El humo de incendios forestales procedente de Canadá ha invadido este verano ciudades estadounidenses, generando tensiones entre Washington y Ottawa por la incapacidad de contener la contaminación transfronteriza. La capital de Estados Unidos, Washington D.C., ha registrado niveles de calidad del aire peligrosos en repetidas ocasiones debido a las nubes de humo provenientes del norte.
Las autoridades canadienses enfrentan críticas por no controlar los cientos de incendios activos en su territorio, muchos de ellos fuera de control. Esto ha llevado a que el humo se extienda sobre el noreste y medio oeste de EE.UU., afectando incluso a zonas tan lejanas como Chicago y Nueva York.
Expertos en medio ambiente subrayan que estos eventos cada vez más frecuentes son consecuencia del cambio climático. Canadá está sufriendo su peor temporada de incendios en décadas, con más de 30 millones de acres arrasados hasta el momento.

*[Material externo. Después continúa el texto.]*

### config.mk
export PLATFORM = sky130hd
export DESIGN_NAME = mf2_paging_ctrl_flat
export DESIGN_NICKNAME = d
export VERILOG_FILES = /design/src/mf2_pkg.sv /design/src/mf2_bus_if.sv /design/src/mf2_paging_ctrl.sv /design/src/flat_wrapper.sv
export VERILOG_INCLUDE_DIRS = /design/src
export SDC_FILE = /design/constraint.sdc
export NUM_CORES = 1
export LEC_CHECK = 0
export ABC_CLOCK_PERIOD_IN_PS = 1500
export BUFFER_PORTS_ARGS = -buffer_cell sky130_fd_sc_hd__buf_2
export CORE_AREA = 5 5 42 44
export DETAILED_ROUTE_END_ITERATION = 7
export DIE_AREA = 0 0 47 49
export MAX_ROUTING_LAYER = met4
export PLACE_DENSITY = 0.56
export REMOVE_ABC_BUFFERS = 1
export SLEW_MARGIN = 25
export SYNTH_ARGS = -nofsm -noshare
export SYNTH_HDL_FRONTEND = slang
export SYNTH_SLANG_ARGS = --single-unit
### constraint.sdc
create_clock -name clk_sys -period 1.5 [get_ports clk_sys]
set_input_delay 0 -clock clk_sys [delete_from_list [all_inputs] [get_ports clk_sys]]
set_output_delay 0 -clock clk_sys [all_outputs]
set_load 0.005 [all_outputs]
### src/mf2_defs.svh
/*
 * Multiface Two constants: NMI and hide vectors, control and
 * snooped I/O ports, shadow store locations and RAM size
 */
`ifndef MF2_DEFS_SVH
`define MF2_DEFS_SVH

// Z80 fetch addresses
`define MF2_NMI_VECTOR      16'h0066
`define MF2_HIDE_VECTOR     16'h0065    // RET in MF2 ROM, card goes hidden

// Page in at FEE8, page out at FEEA
`define MF2_CTRL_PORT_HI    14'h3FBA

// I/O port high bytes
`define MF2_PORT_GA         8'h7F
`define MF2_PORT_CRTC_SEL   8'hBC
`define MF2_PORT_CRTC_VAL   8'hBD
`define MF2_PORT_PPI        8'hF7
`define MF2_PORT_ROMSEL     8'hDF

// Where the MF2 software expects the hardware state
`define MF2_SH_PEN          13'h1FCF
`define MF2_SH_BORDER       13'h1FDF
`define MF2_SH_COLOUR_BASE  13'h1F90    // 16 ink entries
`define MF2_SH_MODE         13'h1FEF
`define MF2_SH_BANK         13'h1FFF
`define MF2_SH_CRTC_SEL     13'h1CFF
`define MF2_SH_CRTC_BASE    13'h1DB0    // 16 CRTC registers
`define MF2_SH_PPI          13'h17FF
`define MF2_SH_ROMSEL       13'h1AAC

`define MF2_RAM_DEPTH       8192
`define MF2_IDLE_BYTE       8'hFF       // Bus is wired-AND, FF means no driver

`endif

### src/mf2_pkg.sv
/*
 * Multiface Two types shared by the bus interface and all blocks
 */
package mf2_pkg;

	// Bus widths
	typedef logic [15:0] cpu_addr_t;
	typedef logic [7:0]  cpu_data_t;
	typedef logic [12:0] mf2_addr_t;    // 8 KB card RAM

	// Hardware register latches
	typedef logic [4:0] pen_index_t;    // Bit 4 selects border
	typedef logic [3:0] crtc_reg_t;

	// Encoding follows the old configuration bits
	typedef enum logic [1:0] {
		MF2_ENABLED  = 2'd0,
		MF2_HIDDEN   = 2'd1,
		MF2_DISABLED = 2'd2
	} mf2_mode_t;

	typedef enum logic [1:0] {
		ST_IDLE        = 2'd0,
		ST_NMI_PENDING = 2'd1,
		ST_PAGED       = 2'd2
	} mf2_state_t;

endpackage

### src/mf2_bus_if.sv
/*
 * Snooped CPU bus with the strobe edge pulses, shared by the card blocks
 */
`timescale 1ns/1ns

interface mf2_bus_if import mf2_pkg::*; ();

	cpu_addr_t cpu_addr;
	cpu_data_t cpu_dout;
	logic      mem_wr;
	logic      mem_rd;

	// One-cycle pulses
	logic io_wr_rise;
	logic m1_rise;
	logic button_rise;

	modport monitor (
		output cpu_addr, cpu_dout, mem_wr, mem_rd,
		output io_wr_rise, m1_rise, button_rise
	);

	modport sink (
		input cpu_addr, cpu_dout, mem_wr, mem_rd,
		input io_wr_rise, m1_rise, button_rise
	);

endinterface

### src/mf2_paging_ctrl.sv
/*
 * Paging control: NMI request from the stop button, page-in on the
 * NMI fetch, hiding, control port paging and ROM/RAM select decode
 */
`timescale 1ns/1ns
`include "mf2_defs.svh"

module mf2_paging_ctrl import mf2_pkg::*; (
	input  logic      clk_sys,
	input  logic      reset,
	input  mf2_mode_t mode,
	mf2_bus_if.sink   bus,
	output logic      nmi,
	output logic      rom_en,
	output logic      ram_en
);

	mf2_state_t state;
	logic       hidden;
	logic       paged;
	logic       disabled;
	logic       ctrl_wr;    // Write to FEE8 or FEEA
	logic       nmi_fetch;
	logic       hide_fetch;

	assign disabled   = (mode == MF2_DISABLED);
	assign ctrl_wr    = bus.io_wr_rise && (bus.cpu_addr[15:2] == `MF2_CTRL_PORT_HI);
	assign nmi_fetch  = bus.m1_rise && (bus.cpu_addr == `MF2_NMI_VECTOR);
	assign hide_fetch = bus.m1_rise && (bus.cpu_addr == `MF2_HIDE_VECTOR);

	////////////////////////////////
	// Paging FSM
	////////////////////////////////

	always_ff @(posedge clk_sys) begin
		if (reset) begin
			state  <= ST_IDLE;
			hidden <= (mode != MF2_ENABLED);   // Hidden and disabled start hidden
		end else begin
			case (state)
				ST_IDLE: begin
					if (bus.button_rise && !disabled)
						state <= ST_NMI_PENDING;
					else if (ctrl_wr && !bus.cpu_addr[1] && !hidden && !disabled)
						state <= ST_PAGED;  // FEE8
				end
				ST_NMI_PENDING: begin
					// CPU took the NMI, card appears at 0000
					if (nmi_fetch) begin
						state  <= ST_PAGED;
						hidden <= 1'b0;
					end
				end
				ST_PAGED: begin
					if (ctrl_wr && bus.cpu_addr[1])
						state <= ST_IDLE;   // FEEA
					if (hide_fetch)
						hidden <= 1'b1;
				end
				default: state <= ST_IDLE;
			endcase
		end
	end

	////////////////////////////////
	// Outputs
	////////////////////////////////

	assign paged = (state == ST_PAGED);
	assign nmi   = (state == ST_NMI_PENDING);

	// ROM in 0000-1FFF, RAM in 2000-3FFF
	assign rom_en = paged && (bus.cpu_addr[15:13] == 3'b000);
	assign ram_en = paged && (bus.cpu_addr[15:13] == 3'b001);

endmodule

### src/flat_wrapper.sv
// flat-port wrapper written by rule: the top's interface ports become plain ports
module mf2_paging_ctrl_flat import mf2_pkg::*;
  (clk_sys, reset, mode, nmi, rom_en, ram_en, bus_cpu_addr, bus_cpu_dout, bus_mem_wr, bus_mem_rd, bus_io_wr_rise, bus_m1_rise, bus_button_rise);
  mf2_bus_if bus_i ();
  input  logic clk_sys;
  input  logic reset;
  input  mf2_mode_t mode;
  output logic nmi;
  output logic rom_en;
  output logic ram_en;
  input wire logic [$bits(bus_i.cpu_addr)-1:0] bus_cpu_addr;
  input wire logic [$bits(bus_i.cpu_dout)-1:0] bus_cpu_dout;
  input wire logic [$bits(bus_i.mem_wr)-1:0] bus_mem_wr;
  input wire logic [$bits(bus_i.mem_rd)-1:0] bus_mem_rd;
  input wire logic [$bits(bus_i.io_wr_rise)-1:0] bus_io_wr_rise;
  input wire logic [$bits(bus_i.m1_rise)-1:0] bus_m1_rise;
  input wire logic [$bits(bus_i.button_rise)-1:0] bus_button_rise;
  assign bus_i.cpu_addr = bus_cpu_addr;
  assign bus_i.cpu_dout = bus_cpu_dout;
  assign bus_i.mem_wr = bus_mem_wr;
  assign bus_i.mem_rd = bus_mem_rd;
  assign bus_i.io_wr_rise = bus_io_wr_rise;
  assign bus_i.m1_rise = bus_m1_rise;
  assign bus_i.button_rise = bus_button_rise;
  mf2_paging_ctrl u_core (.clk_sys(clk_sys), .reset(reset), .mode(mode), .bus(bus_i), .nmi(nmi), .rom_en(rom_en), .ram_en(ram_en));
endmodule
==> flow_metrics.tcl, run 1 <==
set metrics [dict create \
    status "completed" \
    endpoint_kind "flop" \
    setup_violations 0 \
    final-seq-area_um2 70.1 \
    antenna_cells 0 \
    synth_edf_count 1 \
    drv_cap 0 \
    first_global_vias 411 \
    rsz0062_at_grt "no" \
    core.rowCount 14 \
    cp_slowest_stage_delay_ns 0.32 \
    fmax_mhz 789 \
    final_common_cell "buf_2" \
    fillers 157 \
    post-route-period-util_pct 84.5 \
    hold_slack_ns 0.0861 \
    cts_tree "done" \
    post_cts_buffers 0 \
    synth_seq_area_share_pct 24.1 \
    path_clk_slew_ns 0.04 \
    io_pins 36 \
    netlist_area_um2 290 \
    fin_area_um2 477 \
    ctsHoldBuffers 0 \
    drtIter0Drc 4 \
    place_hpwl_um 770 \
    drv_slew 0 \
    p_leak_nw 0.234 \
    crit_path_start_kind "flop" \
    area_growth_pct 64.2 \
    fin_worst_skew_ns 0.00181 \
    vias_per_cell 4.83 \
    cts_buffer_depth 2 \
    dieArea_um2 2300 \
    initial_core_util_pct 20.7 \
    cts_root_buffer "clkbuf_4" \
    die_w_um 47 \
    netlist_instances 33 \
    yosys_warnings 0 \
    finalHoldViolCount 0 \
    met3_usage_pct 2.21 \
    postRouteAntennaNets 0 \
    cp_max_fo 4 \
    min_period_ns 1.27 \
    antenna_found_initial 0 \
    required_ns 1.43 \
    powerDensity_nw_per_um2 687 \
    busiest_layer "met2" \
    tightest_slew_ns 0.286 \
    firstDrtPassIters 4 \
    critical_path_class "flop to flop" \
    met1_usage_pct 12.0 \
    clock-sinks 3 \
    grtUsageMet2_pct 12.7 \
    ys_seq_elements 3 \
    drive_gt1_share_pct 50.0 \
    finalNetCount 98 \
    r2r.worst_path.cells 3 \
    gp_congestion 0.660 \
    cts_resized 0 \
    io_buffers 25 \
    hold_depth 3 \
    num_vias 386 \
    grt_max_degree 7 \
    htree_levels 1 \
    routed_wl_um 871 \
    crit_chain "nand2b_1 -> o32a_1 -> o21bai_1" \
    hold_path_class "input pin to flop" \
    async_flop_share_pct 0 \
    final_cell_mix "buf_2, clkbuf_4" \
    grt_usage_pct 9.08 \
    synth_ff_type "dfxtp_1" \
    multi_input_comb_area_um2 213 \
    arrival_ns 1.20 \
    core-area_um2 1400 \
    grt-ovfl-total 0 \
    slew_headroom_pct 80.9 \
    syn_area_per_cell_um2 8.80 \
    grt_pass1_wl_mm 1.53 \
    setup_tns_ns 0 \
    die_h_um 49 \
    critPathSlowestCell "dfxtp_1" \
    placed_cell_area_um2 450 \
    wl_per_cell_um 10.9 \
    yosysUniqueCellTypes 24 \
    numCtsBuffers 3 \
    drcViolationCount 0 \
    worstSkewPairLatency_ns 0.23 \
    peakVddDrop_mv 0.238 \
]
sequential cells by signal, indices dropped and copies added, names as in the netlist:
signal	count
u_core.state	2
u_core.hidden	1
through the flow:
step / total power [mW] / utilization, % / setup WS [ns] / cells
6_report: 0.327 / 34.0 / 0.232 / 80
5_1_grt: 0.361 / 34.0 / 0.153 / 80
4_1_cts: 0.337 / 34.0 / 0.229 / 80
3_5_place_dp: 0.187 / 32.1 / 0.223 / 76
3_3_place_gp: 0.186 / 32.1 / 0.237 / 76
2_1_floorplan: 0.133 / - / 0.297 / 33
metal layers:
metal / wire (um) / vias up
li1: - / 197
met1: 433 / 166
met2: 349 / 23
met3: 87 / 0
met4: 0 / 0
met5: 0 / -
cells by family after synthesis:
family	Yosys count	synth area share (%)
buffers and inverters	2	2.59
flip-flops	3	24.1
AO/OA/AOI/OAI	8	19.8
AND/OR/NAND/NOR	20	53.5
area by class of cell:
type,count,share of cell area [%]
Timing Repair Buffer,27,29.4
Inverter,2,1.57
Clock buffer,4,5.51
Tap cell,16,4.20
Multi-Input combinational cell,28,44.6
Sequential cell,3,14.7
where the power goes:
group | internal, mW | total (mW) | switching [mW]
Clock | 0.0997 | 0.142 | 0.0423
Sequential | 0.0926 | 0.0969 | 0.00430
Combinational | 0.0502 | 0.0884 | 0.0382
worst paths after layout:
path | startpoint | end | slack, ns
setup / recovery | u_core.state[0] | u_core.hidden | 0.23
hold / removal | mode[1] | u_core.hidden | 0.09
setup reg to reg | u_core.state[0] | u_core.hidden | 0.23
hold reg to reg | u_core.hidden | u_core.state[1] | 0.57
cell usage after synthesis (2+ instances only):
cell type	instances	area, um^2
and4_1	2	17.5
nor3_1	2	10.0
dfxtp_1	2	40.0
nor4b_2	2	30.0
o21ai_0	2	10.0
nand2b_1	2	12.5
a21o_1	2	15.0
inv_1	2	7.51
nand3_1	2	10.0
critical path, delay by kind of cell, from the launching register on:
family           cells  cell delay, ns
AND/OR/NAND/NOR      1            0.20
AO/OA/AOI/OAI        2            0.45
flip-flops           1            0.32
Note: power is estimated with default switching activity, not from simulation.
==> run 2: changes to the inputs <==
- ABC_AREA: unset -> 1
- ABC_CLOCK_PERIOD_IN_PS: 1500 -> 1040
- PLACE_DENSITY: 0.56 -> 0.66
- clock period: 1.5 -> 1.04 ns (I/O delays scaled with it)
==> flow_metrics.tcl, run 2 <==
set metrics [dict create \
    switching_power_mw 0.207 \
    crit_chain "nor2_4 -> buf_6 -> inv_4 -> nor4b_2 -> buf_2" \
    path_delay_family "flip-flops" \
    synth.most_common_cell "nand2_1" \
    core.rowCount 14 \
    vias_per_cell 4.33 \
    post-route-util_pct 46.2 \
    worstSkewPairLatency_ns 0.25 \
    endpoint_kind "primary output" \
    postRouteAntennaNets 0 \
    drcViolationCount 0 \
    comb_power_share_pct 39.1 \
    yosysUniqueCellTypes 17 \
    synth.top_cell.area_share_pct 16.5 \
    fmax_mhz 839 \
    finalHoldViolCount 0 \
    num_vias 533 \
    clkPwrFrac_pct 36.6 \
    place_hpwl_um 878 \
    p_sw_share_pct 33.8 \
    drive_gt1_share_pct 47.7 \
    netlist_area_um2 387 \
    yosys_warnings 0 \
    finalNetCount 141 \
    die_h_um 49 \
    async_flop_share_pct 0 \
    largest_reg_flops 2 \
    clock-sinks 3 \
    fin_area_um2 647 \
    final_cell_mix "buf_2, nand2_1, inv_1, nor2_1, nand3_1" \
    core-area_um2 1400 \
    peakVddDrop_mv 0.725 \
    path_clk_slew_ns 0.04 \
    ys_top_cells_by_area "nand2_1, inv_1, nor2_1" \
    slew_headroom_pct 85.6 \
    post-route-period-util_pct 115 \
    synth_ff_type "dfxtp_1" \
    rsz0062_at_grt "yes" \
    numCtsBuffers 3 \
    area_growth_pct 67.3 \
    arrival_ns 1.19 \
    crit_path_start_kind "flop" \
    ys_seq_elements 3 \
    antenna_cells 0 \
    powerDensity_nw_per_um2 946 \
    grt-ovfl-total 0 \
    wl_per_cell_um 9.15 \
    first_global_vias 496 \
    p_leak_nw 0.333 \
    cts_buffer_depth 2 \
    cp_max_fo 3 \
    timing.final.ws_setup_ns -0.151 \
    antenna_found_initial 0 \
    top_register "u_core.state" \
    firstDrtPassIters 2 \
    critical_path_class "flop to primary output" \
    tightest_slew_ns 0.215 \
    cts_tree "done" \
    fin_worst_skew_ns 0.00941 \
    placed_cell_area_um2 554 \
    gp_congestion 0.749 \
    io_buffers 25 \
    synth_seq_area_share_pct 18.1 \
    drtIter0Drc 11 \
    syn_area_per_cell_um2 5.45 \
    die_w_um 47 \
    grt_usage_pct 10.5 \
    fillers 147 \
    io_pins 36 \
    final_cells 123 \
    dp.cells 115 \
    cp_slowest_stage_delay_ns 0.34 \
    final_common_cell "buf_2" \
    required_ns 1.04 \
    synth_edf_count 1 \
    min_period_ns 1.19 \
    routed_wl_mm 1.13 \
    synth_top_area_cell "nand2_1" \
    hold_path_class "input pin to flop" \
    dieArea_um2 2300 \
    reg_top3 "u_core.state: 2 flops, u_core.hidden: 1 flops" \
    initial_core_util_pct 27.6 \
    htree_levels 1 \
    drv_cap 0 \
    netlist_instances 71 \
    grt_max_degree 5 \
    grt_pass1_wl_mm 1.77 \
    setup_violations 5 \
    power_frac_seq_pct 24.3 \
    status "finished, violations left" \
    worst-path-buf-inv 3 \
    violations "negative setup slack" \
    intPower_mw 0.405 \
    cts_root_buffer "clkbuf_4" \
    hold_slack_ns 0.0901 \
    critPathSlowestCell "dfxtp_2" \
    synthTopCellsByCount "nand2_1, inv_1, nor2_1" \
    drv_slew 0 \
]
-- run 2: worst reg2reg max path: cells and delay by family, from the launching register on --
family,cells,cell delay (ns)
DFF,1,0.34
and+or+nand+nor,5,0.48
-- run 2: layout make-up --
| cell class | instances | area (um^2) | share of cell area [%] |
|---|---|---|---|
| clock buffer | 4 | 26.3 | 4.06 |
| inverter | 14 | 55.1 | 8.51 |
| multi-input combinational | 54 | 289 | 44.7 |
| sequential | 3 | 72.6 | 11.2 |
| tap | 16 | 20.0 | 3.09 |
| timing repair buffer | 32 | 184 | 28.4 |
-- run 2: worst paths after layout --
kind | end | slack [ns] | depth (start not counted) | from
min reg2reg | u_core.state[1] | 0.55 | 2 | u_core.state[1]
min | u_core.hidden | 0.09 | 3 | mode[1]
max reg2reg | u_core.hidden | -0.07 | 5 | u_core.state[0]
max | ram_en | -0.15 | 5 | u_core.state[0]
-- run 2: power by group through the flow --
| stage | logic [mW] | clock network, mW | registers, mW |
|---|---|---|---|
| detailed placement | 0.190 | 0 | 0.146 |
| global route | 0.268 | 0.238 | 0.151 |
| finish | 0.239 | 0.224 | 0.149 |
| floorplan | 0.0934 | 0 | 0.147 |
| global placement | 0.186 | 0 | 0.145 |
| CTS | 0.217 | 0.219 | 0.148 |
-- run 2: logic make-up after synthesis --
logic type	after synthesis	share of synthesized area [%]
buffers and inverters	14	13.6
AO/OA/AOI/OAI	4	7.12
flip-flops	3	18.1
AND/OR/NAND/NOR	50	61.2
-- run 2: timing repair --
item / in CTS / in global routing
resized for setup: 8 / 2
hold buffers: 1 / 0
endpoints found under the setup margin: 5 / 5
setup buffers: 1 / 2
hold endpoints to repair: 1 / 0
pin swaps: 3 / 3
-- run 2: through the flow --
stage               power, mW  TNS [ns]  setup slack, ns
floorplan               0.241    -0.113           -0.113
global placement        0.331   -0.0756          -0.0756
detailed placement      0.336    -0.149           -0.129
CTS                     0.583    -0.476           -0.169
global route            0.658    -0.775           -0.231
finish                  0.612    -0.366           -0.151
-- run 2: metal layers --
layer	GRT usage (%)	part of all wire [%]	vias up
met5	-	0	-
li1	-	-	290
met4	6.91	2.2	0
met1	11.9	43	222
met3	1.11	8.0	3
met2	16.7	47	18
==> run 3: changes to the inputs <==
- CELL_PAD_IN_SITES_DETAIL_PLACEMENT: unset -> 1
- CELL_PAD_IN_SITES_GLOBAL_PLACEMENT: unset -> 1
- CORE_AREA: 5 5 42 44 -> 5 5 62 47
- DIE_AREA: 0 0 47 49 -> 0 0 67 52
- PLACE_DENSITY: 0.66 -> 0.67
==> flow_metrics.tcl, run 3 (synthesis results as in run 2) <==
set metrics [dict create \
    setup_violations 5 \
    first_global_vias 530 \
    place_hpwl_mm 1.12 \
    grt_usage_pct 8.73 \
    initial_core_util_pct 16.7 \
    violations "negative setup slack" \
    status "finished, violations left" \
    drv_cap 0 \
    rsz0062_at_grt "yes" \
    antenna_cells 0 \
    grt_pass1_wl_mm 2.15 \
    timing.final.ws_setup_ns -0.147 \
    endpoint_kind "primary output" \
    crit_path_start_kind "flop" \
    gp_congestion 0.757 \
    dp.cells 133 \
    firstDrtPassIters 4 \
    cp_max_fo 3 \
    slew_headroom_pct 83.2 \
    hold_path_class "input pin to flop" \
    path_clk_slew_ns 0.04 \
    cts_root_buffer "clkbuf_4" \
    p_total_mw 0.597 \
    cts_tree "done" \
    required_ns 1.04 \
    hold_slack_ns 0.108 \
    cts_buffer_depth 2 \
    htree_levels 1 \
    pre_cts_slack_ns -0.142 \
    p_leak_nw 0.335 \
    peakVddDrop_mv 0.144 \
    drcViolationCount 0 \
    grt-ovfl-total 0 \
    routed_wl_mm 1.36 \
    final_cell_mix "buf_2, nand2_1, inv_1, nor2_1, nand3_1" \
    finalHoldViolCount 0 \
    grt_max_degree 5 \
    fmax_mhz 842 \
    fin_worst_skew_ns 0.00567 \
    final_common_cell "buf_2" \
    min_period_ns 1.19 \
    final_cells 141 \
    postRouteAntennaNets 0 \
    antenna_found_initial 0 \
    core.rowCount 15 \
    io_pins 36 \
    num_vias 545 \
    drtIter0Drc 11 \
    placed_cell_area_um2 577 \
    core-area_um2 2310 \
    tightest_slew_ns 0.250 \
    top_register "u_core.state" \
    fin_area_um2 668 \
    vias_per_cell 3.87 \
    finalNetCount 141 \
    powerDensity_nw_per_um2 894 \
    post-route-util_pct 28.9 \
    reg_top3 "u_core.state: 2 flops, u_core.hidden: 1 flops" \
    drive_gt1_share_pct 46.7 \
    largest_reg_flops 2 \
    drv_slew 0 \
    post-route-period-util_pct 114 \
    clock-sinks 3 \
    worstSkewPairLatency_ns 0.24 \
    critical_path_class "flop to primary output" \
    die_h_um 52 \
    numCtsBuffers 3 \
    io_buffers 25 \
    arrival_ns 1.19 \
    area_growth_pct 72.8 \
    setup_tns_ns -0.447 \
    wl_per_cell_um 9.62 \
    dieArea_um2 3480 \
    die_w_um 67 \
]
## run 3: cell count changes in the layout (fill, tap and decap cells not counted)
cell | previous run | this run
dfxtp_1 | 0 | 1
dfxtp_2 | 2 | 1
## run 3: worst max-delay path: stages (launching register included)
cell and delay, ns:
dfxtp_1 0.33, nor2_4 0.13, buf_6 0.12, inv_4 0.03
nor4b_2 0.19, buf_2 0.15
## run 3: cell type report
| cell class | instances | area [um^2] |
|---|---|---|
| Fill cell | 314 | 1640 |
| Inverter | 14 | 55.1 |
| Sequential cell | 3 | 71.3 |
| Multi-Input combinational cell | 54 | 289 |
| Timing Repair Buffer | 32 | 184 |
| Clock buffer | 4 | 26.3 |
| Tap cell | 34 | 42.5 |
## run 3: report_power, final
part	switching [mW]	leakage [nW]	total, mW	internal [mW]
Combinational	0.124	0.293	0.244	0.121
Clock	0.0624	0.0150	0.206	0.144
Sequential	0.00955	0.0269	0.147	0.137
## run 3: timing repair
action                     CTS  global route
hold buffers                 1             0
pin swaps                    3             1
resized for setup            6             3
gates cloned                 0             0
setup buffers                2             1
setup endpoints to repair    5             6
hold endpoints to repair     1             0
## run 3: routing by layer
layer	up-vias	global-route usage, %	wire (um)
met3	4	1.51	84
met2	19	13.1	594
met1	230	10.3	644
met4	0	7.07	34
met5	-	-	0
li1	292	-	-
## run 3: worst paths after layout
path / from / to / slack [ns] / cells past startpoint
worst max-delay path: u_core.state[0] / ram_en / -0.15 / 5
worst min-delay path: mode[1] / u_core.hidden / 0.11 / 3
worst max register to register: u_core.state[0] / u_core.hidden / -0.12 / 5
worst min register to register: u_core.state[1] / u_core.state[1] / 0.56 / 2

Aunque no existe un mecanismo formal de reclamo, diplomáticos estadounidenses han expresado su malestar en conversaciones privadas. Funcionarios canadienses reconocen la gravedad de la situación pero argumentan que los siniestros son inusuales en magnitud y difíciles de contener.
El fenómeno ha reabierto el debate sobre la cooperación ambiental en América del Norte, mientras millones de ciudadanos siguen respirando aire contaminado sin una solución inmediata a la vista. Con la temporada de incendios lejos de terminar, la crisis podría prolongarse en los próximos meses.